Joshua Haggmark at El Estero Water Resource Center. | Credit: Paul Wellman

The state of California may have just approved new historic guidelines — 10 years in the making — to allow water agencies to use highly treated and recycled sewage water, but it’s not an option the City of Santa Barbara will be pursuing anytime soon. The soonest City Hall will move in that direction, said city water czar Joshua Haggmark, is the mid-2030s. 

According to senior water planner Dakota Corey, the city’s water department has conducted three in-depth studies on what’s called “direct potable re-use,” the first being in 2017, the second in 2020, and the last in 2022. The studies concluded the City of Santa Barbara could generate anywhere from 4,100 to 6,900 acre-feet of water a year by using highly treated and sewage water, but the infrastructure needed to treat and convey this water would be quite expensive. 

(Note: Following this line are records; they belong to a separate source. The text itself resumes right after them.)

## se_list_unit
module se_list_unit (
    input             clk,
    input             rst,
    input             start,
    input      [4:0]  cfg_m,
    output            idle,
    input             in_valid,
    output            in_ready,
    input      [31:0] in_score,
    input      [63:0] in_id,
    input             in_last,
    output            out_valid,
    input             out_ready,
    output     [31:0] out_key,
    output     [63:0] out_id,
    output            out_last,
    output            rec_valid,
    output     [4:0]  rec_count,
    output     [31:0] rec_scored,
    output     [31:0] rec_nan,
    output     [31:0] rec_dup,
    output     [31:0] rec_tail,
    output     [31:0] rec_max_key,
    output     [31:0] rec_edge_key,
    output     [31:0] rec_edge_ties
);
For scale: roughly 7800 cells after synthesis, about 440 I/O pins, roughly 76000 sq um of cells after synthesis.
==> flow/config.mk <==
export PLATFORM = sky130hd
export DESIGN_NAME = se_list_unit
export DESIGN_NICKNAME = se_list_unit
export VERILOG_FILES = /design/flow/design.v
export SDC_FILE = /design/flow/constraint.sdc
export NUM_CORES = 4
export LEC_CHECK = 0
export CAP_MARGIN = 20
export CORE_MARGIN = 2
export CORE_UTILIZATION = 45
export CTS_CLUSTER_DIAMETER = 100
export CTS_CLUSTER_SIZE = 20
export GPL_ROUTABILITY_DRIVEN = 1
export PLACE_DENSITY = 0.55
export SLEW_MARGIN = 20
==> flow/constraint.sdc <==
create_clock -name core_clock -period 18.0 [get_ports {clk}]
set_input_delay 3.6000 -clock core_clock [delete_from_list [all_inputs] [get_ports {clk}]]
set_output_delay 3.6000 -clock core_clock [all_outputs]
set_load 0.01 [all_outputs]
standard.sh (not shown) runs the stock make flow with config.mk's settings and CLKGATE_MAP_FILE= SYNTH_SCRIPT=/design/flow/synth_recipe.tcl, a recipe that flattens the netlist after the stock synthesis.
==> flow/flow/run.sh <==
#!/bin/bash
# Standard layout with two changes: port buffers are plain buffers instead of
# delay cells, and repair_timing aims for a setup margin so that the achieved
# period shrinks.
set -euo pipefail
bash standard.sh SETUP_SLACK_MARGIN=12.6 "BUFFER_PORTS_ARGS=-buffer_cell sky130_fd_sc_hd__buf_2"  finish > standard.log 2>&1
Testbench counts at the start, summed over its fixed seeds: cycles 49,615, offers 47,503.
Background: an optimization exercise with open tools, aiming at small area, a short achievable clock period and few clock cycles. Do not read the settings as production practice. Where RTL was checked, it was by simulation tests only, not by an equivalence proof against the original. Power and IR drop assume default switching activity.

indigo:
Design dz3_tile_scrambler, start of the top module:
module dz3_tile_scrambler (
    input  wire        clk,
    input  wire        rst_n,
    input  wire        cmd_valid,
    output reg         cmd_ready,
    input  wire        cmd_dir,
    input  wire [63:0] cmd_block,
    input  wire [63:0] cmd_page,
    input  wire [63:0] cmd_slot,
    input  wire        in_valid,
    output reg         in_ready,
    input  wire [63:0] in_data,
    output reg         out_valid,
    output reg  [63:0] out_data,
    output reg         res_valid,
    output reg         res_crc_ok
);
    localparam [31:0] RESIDUE = 32'hB798_B438;
    localparam [9:0]  BEAT_CMD = 10'd398;
    localparam [9:0]  BEAT_LAST = 10'd515;
    localparam [63:0] SR_INV = 64'hAAAA_AAAA_AAAA_AAAA;
    reg  [63:0] p_r, s_r, b_r;
    wire [63:0] p_sr = p_r ^ SR_INV;
    wire [63:0] s_sr = s_r ^ SR_INV;
    wire [63:0] b_sr = b_r ^ SR_INV;
    reg [3:0]  b_h;                 
    reg [2:0]  pcol_n, qcol_n;      
    reg [2:0]  pcol_c, qcol_c;      
    reg        pq_c;                
    reg        fa_c;                
    reg [6:0]  jc;                  
  ...
For scale: ~420 flip-flops, roughly 19000 µm² of cells after synthesis.
clock: 10.0 ns
lec_check: 0
cap_margin: 20
core_margin: 2
core_utilization: 70
place_density: 0.7
slew_margin: 20
standard.sh (not shown) runs the stock make flow with config.mk's settings and CLKGATE_MAP_FILE= SYNTH_SCRIPT=/design/flow/synth_recipe.tcl, a recipe that flattens the netlist after the stock synthesis.
==> flow/flow/run.sh <==
#!/bin/bash
# The standard layout (standard.sh), with:
#  - plain buf_1 cells as the port buffers,
#  - a larger setup margin for timing repair,
#  - clock tree: clkbuf_16 root, clkbuf_8 below it, larger sink clusters, no dummy loads.
set -euo pipefail
bash standard.sh \
  BUFFER_PORTS_ARGS="-buffer_cell sky130_fd_sc_hd__buf_1" \
  SETUP_SLACK_MARGIN=6.95 \
  CTS_ARGS="-sink_clustering_enable -repair_clock_nets -dont_use_dummy_load -root_buf sky130_fd_sc_hd__clkbuf_16 -buf_list sky130_fd_sc_hd__clkbuf_8 -sink_clustering_size 16 -sink_clustering_max_diameter 50" \
  finish > standard.log 2>&1
Testbench counts of indigo, summed over its fixed seeds: cycles 67,152.
This is an optimization exercise on Yosys and OpenROAD, whose aim is a short achievable clock period and few clock cycles per item, not a production implementation.
Where RTL was checked, it was by simulation tests only, not by an equivalence proof against the original.
For run 2, only the layout was checked, not whether the RTL still works.

==> flow/design.v, too long to show whole: its modules and the start of the top module <==
// module patina_lane: 787 lines
module patina_lane (
    input  wire               clk,
    input  wire               rst,
    input  wire        [17:0] clamp_c,
    input  wire               lin_bypass,
    input  wire signed [31:0] k1,
    input  wire signed [31:0] k2,
    input  wire signed [31:0] k3,
    input  wire               patina_en,
    input  wire signed [11:0] dp,
    input  wire         [2:0] es,
    input  wire         [2:0] eq,
    input  wire        [15:0] out_offset,
    input  wire               in_valid,
    output wire               in_ready,
    input  wire        [13:0] in_code,
    input  wire        [31:0] in_entry,
    output wire               out_valid,
    input  wire               out_ready,
    output wire        [15:0] out_pix,
    output wire               out_hi,
    output wire               out_lo,
    output wire               out_defect
);
  // ...
==> flow/flow/run.sh <==
#!/bin/bash
# Layout flow: the standard ORFS flow (standard.sh), with the port
# buffers made plain sky130_fd_sc_hd__buf_4 cells. Every input and output
# port still gets its buffer; only the cell type differs from buffer_ports'
# own choice (a clkdlybuf4s50_1 delay cell).
set -euo pipefail
export BUFFER_PORTS_ARGS="-buffer_cell sky130_fd_sc_hd__buf_4"
bash standard.sh > standard_flow.log 2>&1
==> flow/standard.sh <==
#!/bin/bash
# synth_recipe.tcl (not shown) runs the flow's synth.tcl, then flattens the netlist and writes it again
# the make line also repeats each setting of config.mk as NAME=value (left out here)
make -C /OpenROAD-flow-scripts/flow DESIGN_CONFIG=/design/flow/config.mk WORK_HOME=/design/flow/orfs CLKGATE_MAP_FILE= SYNTH_SCRIPT=/design/flow/synth_recipe.tcl "${@:-finish}"
==> flow/config.mk <==
export PLATFORM = sky130hd
export DESIGN_NAME = patina_lane
export DESIGN_NICKNAME = patina_lane
export VERILOG_FILES = /design/flow/design.v
export SDC_FILE = /design/flow/constraint.sdc
export NUM_CORES = 4
export LEC_CHECK = 0
export CAP_MARGIN = 20
export CORE_MARGIN = 2
export CORE_UTILIZATION = 40
export SLEW_MARGIN = 65
==> flow/constraint.sdc <==
create_clock -name core_clock -period 20.0 [get_ports {clk}]
set_input_delay 4.0000 -clock core_clock [delete_from_list [all_inputs] [get_ports {clk}]]
set_output_delay 4.0000 -clock core_clock [all_outputs]
set_load 0.01 [all_outputs]
==> summary.md, run 1 <==
| Metric | Value |
|---|---|
| Worst hold path class | `flop to flop` |
| Pre-CTS WS | `14.25 ns` |
| Crit path time final | `5.57 ns` |
| Largest net degree at the start of global routing | `77` |
| Initial Util | `40.2%` |
| Worst-Margin Slew | `0.537 ns` |
| Start point of the critical path | `oreg[12]` |
| IO Port Bufs | `220` |
| M1 wire length | `187 mm` |
| Die Ht | `686 µm` |
| Total iterations of the first detailed-routing run | `6` |
| Tap Cells | `6174` |
| Final Hold Vio Count | `0` |
| Status | `complete, no violations` |
| GRT met3 Usage | `2.41%` |
| Clock-pin transition on the worst setup and hold timing paths | `0.06 ns` |
| Die ar. | `0.471 mm²` |
| Post-synthesis compound-gate area fraction | `3.40%` |
| Initial detailed-routing violation count | `5591` |
| Post-CTS Resized | `0` |
| Row cnt | `250` |
| Bufs and invs on worst path | `1` |
| Clock Latency Late Sink | `1.00 ns` |
| Post-synth top area cell | `fa_1` |
| Post-Synth Adder-Cell Area | `43.3%` |
| GP Congestion | `0.849` |
| Hold_sp | `ent_2[31]` |
| Fin crit share | `27.8%` |
| Overall die width | `686 µm` |
| Reg2Reg Setup Slack | `14.60 ns` |
| CTS tree | `yes` |
| H-tree levels | `5` |
| Vias in the first global route | `121000` |
| Worst path depth | `1` |
| Avg Inst Size Synth | `11.1 µm²` |
| Signal buf overhead | `1.68%` |
| Pins Over Slew Limit | `0` |
| Clock buf count | `395` |
Testbench counts, summed over its fixed seeds: cycles 40,651, items 35,275.
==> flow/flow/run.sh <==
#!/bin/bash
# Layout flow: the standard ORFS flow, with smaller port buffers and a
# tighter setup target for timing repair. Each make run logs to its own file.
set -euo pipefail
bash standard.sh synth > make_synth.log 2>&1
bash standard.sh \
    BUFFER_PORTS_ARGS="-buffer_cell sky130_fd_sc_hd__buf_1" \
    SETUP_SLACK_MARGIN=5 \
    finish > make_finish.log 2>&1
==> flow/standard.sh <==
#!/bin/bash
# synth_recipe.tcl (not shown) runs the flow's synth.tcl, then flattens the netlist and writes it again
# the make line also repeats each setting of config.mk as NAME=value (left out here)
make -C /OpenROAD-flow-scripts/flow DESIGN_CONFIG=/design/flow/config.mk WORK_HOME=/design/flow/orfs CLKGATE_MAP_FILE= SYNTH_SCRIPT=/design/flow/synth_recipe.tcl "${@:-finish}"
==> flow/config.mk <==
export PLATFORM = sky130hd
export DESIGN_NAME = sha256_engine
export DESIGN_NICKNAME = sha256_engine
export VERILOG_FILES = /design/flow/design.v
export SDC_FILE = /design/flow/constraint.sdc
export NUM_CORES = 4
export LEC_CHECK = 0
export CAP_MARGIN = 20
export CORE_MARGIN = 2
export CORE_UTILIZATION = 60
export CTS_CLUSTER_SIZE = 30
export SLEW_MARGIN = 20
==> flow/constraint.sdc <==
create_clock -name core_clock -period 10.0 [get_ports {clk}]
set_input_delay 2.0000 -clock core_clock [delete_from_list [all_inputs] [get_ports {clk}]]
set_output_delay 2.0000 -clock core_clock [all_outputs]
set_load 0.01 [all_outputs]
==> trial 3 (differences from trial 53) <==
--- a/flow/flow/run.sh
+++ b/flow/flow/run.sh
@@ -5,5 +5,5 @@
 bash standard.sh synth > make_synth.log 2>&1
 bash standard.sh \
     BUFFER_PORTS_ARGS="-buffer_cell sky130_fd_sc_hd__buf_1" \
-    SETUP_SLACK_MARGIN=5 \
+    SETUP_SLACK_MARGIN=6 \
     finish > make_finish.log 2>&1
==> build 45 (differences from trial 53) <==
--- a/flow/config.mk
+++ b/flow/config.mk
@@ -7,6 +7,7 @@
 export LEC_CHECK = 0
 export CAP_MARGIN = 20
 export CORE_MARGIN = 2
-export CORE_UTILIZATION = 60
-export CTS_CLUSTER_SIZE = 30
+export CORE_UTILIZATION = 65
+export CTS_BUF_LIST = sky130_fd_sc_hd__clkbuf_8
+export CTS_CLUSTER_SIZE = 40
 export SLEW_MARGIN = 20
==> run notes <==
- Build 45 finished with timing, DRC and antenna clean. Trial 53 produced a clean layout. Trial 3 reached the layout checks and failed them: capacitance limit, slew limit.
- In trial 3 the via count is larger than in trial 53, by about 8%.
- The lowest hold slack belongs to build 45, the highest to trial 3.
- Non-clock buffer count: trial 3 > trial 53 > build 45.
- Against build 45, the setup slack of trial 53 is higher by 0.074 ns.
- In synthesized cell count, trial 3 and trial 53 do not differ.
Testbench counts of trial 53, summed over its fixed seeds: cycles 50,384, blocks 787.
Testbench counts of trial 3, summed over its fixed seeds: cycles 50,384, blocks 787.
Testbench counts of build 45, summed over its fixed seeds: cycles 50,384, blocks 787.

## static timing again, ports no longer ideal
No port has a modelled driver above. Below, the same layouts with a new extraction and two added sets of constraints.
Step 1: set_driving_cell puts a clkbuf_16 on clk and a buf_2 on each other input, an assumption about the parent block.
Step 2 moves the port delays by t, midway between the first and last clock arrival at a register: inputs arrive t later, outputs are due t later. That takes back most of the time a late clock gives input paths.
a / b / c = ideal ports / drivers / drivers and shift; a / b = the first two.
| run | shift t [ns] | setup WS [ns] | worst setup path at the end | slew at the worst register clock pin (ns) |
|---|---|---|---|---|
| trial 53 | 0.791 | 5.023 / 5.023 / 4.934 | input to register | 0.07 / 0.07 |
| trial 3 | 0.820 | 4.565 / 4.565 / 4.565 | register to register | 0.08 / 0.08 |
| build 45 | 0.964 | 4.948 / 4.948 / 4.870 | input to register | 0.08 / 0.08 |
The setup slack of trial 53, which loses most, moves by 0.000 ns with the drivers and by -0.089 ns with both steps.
Source: an optimization exercise on an open RTL-to-GDS flow (aim: small area, a short achievable clock period and few clock cycles). Production flows keep margins and buffers that such runs may drop. In this exercise RTL edits were held to simulation tests only and were not proved equivalent to the original. Power is estimated from default activity; no workload was simulated.

// qsc_encoder
module qsc_encoder (
    input  wire        clk,
    input  wire        rst,
    input  wire        cmd_valid,
    output wire        cmd_ready,
    input  wire [5:0]  cmd_width_m1,
    input  wire [5:0]  cmd_lines_m1,
    input  wire        cmd_hist_reset,
    input  wire        in_valid,
    output wire        in_ready,
    input  wire [7:0]  in_pix,
    output wire        out_valid,
    input  wire        out_ready,
    output wire [7:0]  out_data,
    output wire        done,
    output wire [14:0] nbytes
);
    integer i;
    reg adv;            
    reg in_rdy;
    reg cmd_rdy;
    reg        active;
    reg [5:0]  cur_w, cur_l;
    reg        cur_hr;
    reg [5:0]  j, ln;
    wire last_j  = (j == cur_w);
    wire last_l  = (ln == cur_l);
    wire cmd_acc = cmd_valid && cmd_rdy;
    wire take    = in_valid && in_rdy;
    wire blk_out = take && last_j && last_l;      
    assign cmd_ready = cmd_rdy;
    assign in_ready  = in_rdy;
    wire active_nx = cmd_acc || (active && !blk_out);
    always @(posedge clk) begin
        if (rst) begin
            active <= 1'b0;
            j      <= 6'd0;
            ln     <= 6'd0;
        end else begin
            active <= active_nx;
            if (cmd_acc) begin
                cur_w  <= cmd_width_m1;
                cur_l  <= cmd_lines_m1;
                cur_hr <= cmd_hist_reset;
            end
            if (take) begin
                j  <= last_j ? 6'd0 : j + 6'd1;
                if (last_j) ln <= last_l ? 6'd0 : ln + 6'd1;
            end
        end
    end
    reg        v0;
    reg [7:0]  x0;
    reg        f0_first, f0_last, f0_end, f0_hrf, f0_z;
    always @(posedge clk) begin
        if (rst)      v0 <= 1'b0;
        else if (adv) v0 <= take;
        if (adv) begin
            x0       <= in_pix;
            f0_first <= (j == 6'd0);
            f0_last  <= last_j;
            f0_end   <= last_j && last_l;
            f0_hrf   <= cur_hr && (j == 6'd0) && (ln == 6'd0);
            f0_z     <= cur_hr && (ln == 6'd0);
        end
    end
    reg [7:0]  lb [0:61];
    reg [7:0]  bn_reg, b_reg, last_pix;
    wire [5:0] wi  = ~cur_w;                    
  ...
Size in the first run: about 4300 cells after synthesis, about 1100 flip-flops, about 53 I/O pins, about 0.047 sq mm of cells after synthesis.
clock: 12.0 ns
lec_check: 0
abc_area: 1
cap_margin: 20
core_margin: 2
core_utilization: 40
cts_buf_list: sky130_fd_sc_hd__clkbuf_16
cts_cluster_diameter: 80
cts_cluster_size: 24
slew_margin: 20
standard.sh (not shown) runs the stock make flow with config.mk's settings and CLKGATE_MAP_FILE= SYNTH_SCRIPT=/design/flow/synth_recipe.tcl, a recipe that flattens the netlist after the stock synthesis.
==> flow/flow/run.sh <==
#!/bin/bash
# The standard layout, with two changes to how it is made:
#  - the port buffers are buf_4 cells instead of the resizer's default choice
#    (a slow delay buffer);
#  - repair_timing is asked for more setup slack than the period needs, so
#    that it sizes the paths for a shorter achieved period.
# The clock period and all constraints are the design's own.
bash standard.sh "BUFFER_PORTS_ARGS=-buffer_cell sky130_fd_sc_hd__buf_4" SETUP_SLACK_MARGIN=8.3 finish > standard.log 2>&1
Testbench counts at the start, summed over its fixed seeds: cycles 139,132.
Then changed:
--- a/flow/design.v
+++ b/flow/design.v
@@ -237,25 +237,30 @@
         if (adv && v0 && f0_hrf) sv <= 16'd0;
         else if (s_upd)          sv[ctx1] <= 1'b1;
         for (i = 0; i < 16; i = i + 1) begin
             if (s_upd && ctx1 == i) begin
                 sa[i] <= a_new;
                 sn[i] <= n_new;
             end
         end
     end
     reg [6:0] ge;
     integer kk;
+    reg [13:0] ahi;
+    reg        alo;
     always @(*)
-        for (kk = 0; kk < 7; kk = kk + 1)
-            ge[kk] = (({8'd0, n1} << kk) >= a1);
+        for (kk = 0; kk < 7; kk = kk + 1) begin
+            ahi    = a1 >> kk;
+            alo    = |(a1 & ~(14'h3fff << kk));
+            ge[kk] = !((ahi[13:6] != 8'd0) || (ahi[5:0] > n1) || (ahi[5:0] == n1 && alo));
+        end
     wire [7:0] koh = {~ge[6], ge[6:1] & ~ge[5:0], ge[0]};
     wire [2:0] k_cur = {|koh[7:4], |{koh[7:6], koh[3:2]}, |{koh[7], koh[5], koh[3], koh[1]}};
     reg  [4:0] qz_k  [0:7];
     reg  [5:0] len_k [0:7];
     reg  [7:0] esc_k;
     reg  [4:0] qsel;
     reg  [5:0] lsel;
     reg  [7:0] m_sh;
     reg  [7:0] mk;
     always @(*) begin
         qsel = 5'd0;
What happened: The changed run finished clean; worst setup slack gains 0.012 ns; critical path depth does not change; combinational power came out higher by about 5%; via count drops by about 2.3%; power climbs by 0.78%.
Testbench counts after the change, summed over its fixed seeds: cycles 139,132.

---

== main ==
qsc_encoder, a different RTL version from the one above (not shown whole).
Size: about 4100 cells after synthesis, about 1100 flip-flops, roughly 53 I/O pins, roughly 46000 µm² of cells after synthesis.
clock: 12.0 ns
lec_check: 0
abc_area: 1
cap_margin: 5
core_margin: 2
core_utilization: 75
cts_buf_list: sky130_fd_sc_hd__clkbuf_16
cts_cluster_diameter: 80
cts_cluster_size: 24
slew_margin: 5
tns_end_percent: 10
==> flow/flow/run.sh <==
#!/bin/bash
# The standard layout, with two changes to how it is made:
#  - the port buffers are buf_4 cells instead of the resizer's default choice
#    (a slow delay buffer);
#  - repair_timing is asked for more setup slack than the period needs, so
#    that it sizes the paths for a shorter achieved period.
# The clock period and all constraints are the design's own.
bash standard.sh "BUFFER_PORTS_ARGS=-buffer_cell sky130_fd_sc_hd__buf_4" SETUP_SLACK_MARGIN=8.7 finish > standard.log 2>&1
Testbench counts of main, summed over its fixed seeds: cycles 139,132.
Changes in the feature branch relative to main:
--- a/flow/design.v
+++ b/flow/design.v
@@ -77,45 +77,46 @@
             for (i = 1; i < 62; i = i + 1)
                 lb[i] <= ((i % 8) == 0 && wi[5:3] == (i / 8)) ? x0 : lb[i-1];
             bn_reg <= w2 ? x0 : tap;
             b_reg  <= w1 ? x0 : bn_reg;
         end
     end
     wire [7:0] bz  = f0_z ? 8'd0 : b_reg;
-    wire [7:0] bnz = f0_z ? 8'd0 : bn_reg;
-    wire [7:0] na = x0, nb = bnz, nc = bz;
+    wire [7:0] na = x0, nb = bn_reg, nc = b_reg;
     wire [8:0] d_bc = {1'b0, nb} - {1'b0, nc};
     wire [8:0] d_ac = {1'b0, na} - {1'b0, nc};
     wire [8:0] d_ab = {1'b0, na} - {1'b0, nb};
     wire       z_bc = (nb == nc);
     wire       z_ac = (na == nc);
     wire       gab  = !d_ab[8] && !(na == nb);       
     wire       cgea = d_ac[8] || z_ac;               
     wire       cgeb = d_bc[8] || z_bc;               
     wire       clea = !d_ac[8];                      
     wire       cleb = !d_bc[8];                      
     wire [7:0] p_ab = na + nb - nc;
     reg  [7:0] npred;
     always @(*) begin
-        if (cgea && cgeb)      npred = gab ? nb : na;    
+        if (f0_z)              npred = na;
+        else if (cgea && cgeb) npred = gab ? nb : na;    
         else if (clea && cleb) npred = gab ? na : nb;    
         else                   npred = p_ab;
     end
     function [1:0] qzd;
         input [8:0] d;
         input       z;
         begin
             if (z)                                                        qzd = 2'd0;
             else if (d[8:2] == 7'd0 || (d[8:2] == 7'h7f && d[1:0] != 2'd0)) qzd = 2'd1;
             else if (d[8:4] == 5'd0 || (d[8:4] == 5'h1f && d[3:0] != 4'd0)) qzd = 2'd2;
             else                                                          qzd = 2'd3;
         end
     endfunction
-    wire [3:0] nctx  = {qzd(d_bc, z_bc), qzd(d_ac, z_ac)};
-    wire       nflat = z_bc && z_ac;
+    wire [1:0] qz_a0 = (na == 8'd0) ? 2'd0 : (na <= 8'd3) ? 2'd1 : (na <= 8'd15) ? 2'd2 : 2'd3;
+    wire [3:0] nctx  = f0_z ? {2'd0, qz_a0} : {qzd(d_bc, z_bc), qzd(d_ac, z_ac)};
+    wire       nflat = f0_z ? (na == 8'd0) : (z_bc && z_ac);
     reg  [7:0] pred_n;
     reg  [3:0] ctx_n;
     reg        flat_n;
     always @(posedge clk) begin
         if (rst) begin
             ctx_n  <= 4'd0;
             flat_n <= 1'b1;
--- outcome ---
main has a lower global-route usage than the feature branch. Going from main to the feature branch, sequential share of layout area went down by 0.85 points, final-layout worst hold slack was more or less identical. The routed metal-1 wirelength in the feature branch sits 1.3% above the value recorded for main. The share of the yosys chip area belonging to registers number comes out higher for the feature branch vs main. NOTE: post-route cell area in the feature branch exceeds that of main. | number of ordinary and repair buffers in the finished layout | lower: main |. The feature branch reached the end of the flow, and the finished layout is clean on the timing, DRC and antenna checks. NOTE: post-synthesis instance area in the feature branch falls short of that of main. The feature branch — number of clock-tree buffers in the layout 1 higher, main as reference.
Testbench counts of the feature branch, summed over its fixed seeds: cycles 139,132.

re-timing with driven ports:
Ports are ideal in the flow. The routed layouts listed here were re-timed in OpenROAD. Step 1 sets driving cells, clkbuf_16 on the clock port and buf_2 on the other inputs (assumed; they add their load-dependent delay and slew). Step 2 adds t to the input delays and takes it off the output delays; t is the mean of the earliest and latest rising clock arrival at the registers after step 1. Input paths then give back, and output paths get back, about the clock's delay inside the block. Slacks: ideal / step 1 / step 2; pairs: ideal / step 1.
run	t (ns)	setup WS [ns]	pins driven straight from the clock port
the first run of note 1	0.770	8.360 / 8.286 / 7.813	1
the second run of note 1	0.734	8.372 / 8.303 / 7.756	1
main	0.710	8.487 / 8.418 / 8.087	1
the feature branch	0.732	8.485 / 8.419 / 8.038	1
After both steps setup and hold are still met in every run listed. The setup slack of the second run of note 1, which loses most, moves by -0.069 ns with the drivers and by -0.616 ns with both steps.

The City of Ventura is poised to pursue such recycling project — dubbed “toilet to tap” by those less than enamored of the technology — at a cost estimated between $250 and $350 million. Santa Barbara has already invested massive sums into its desalination facility; one of the city’s three studies concluded it would be more cost effective to expand its desal capacity by 5,000 acre-feet a year given that much of the infrastructure needed has already been built, paid for, and installed. Desalination requires massive quantities of electricity to push salt water through semi-impermeable membranes; by contrast, the processes to make “direct potable re-use” water requires less electricity. 

The city — and most South Coast agencies — already use reclaimed sewage water for large outdoor irrigation projects, but the quantities involved and the level of treatment pale in comparison to what the state will require. Activated carbon filters, reverse osmosis, and ultraviolet radiation will all be involved with “tripled redundancies” baked into the requirements in anticipation of the health risks involved.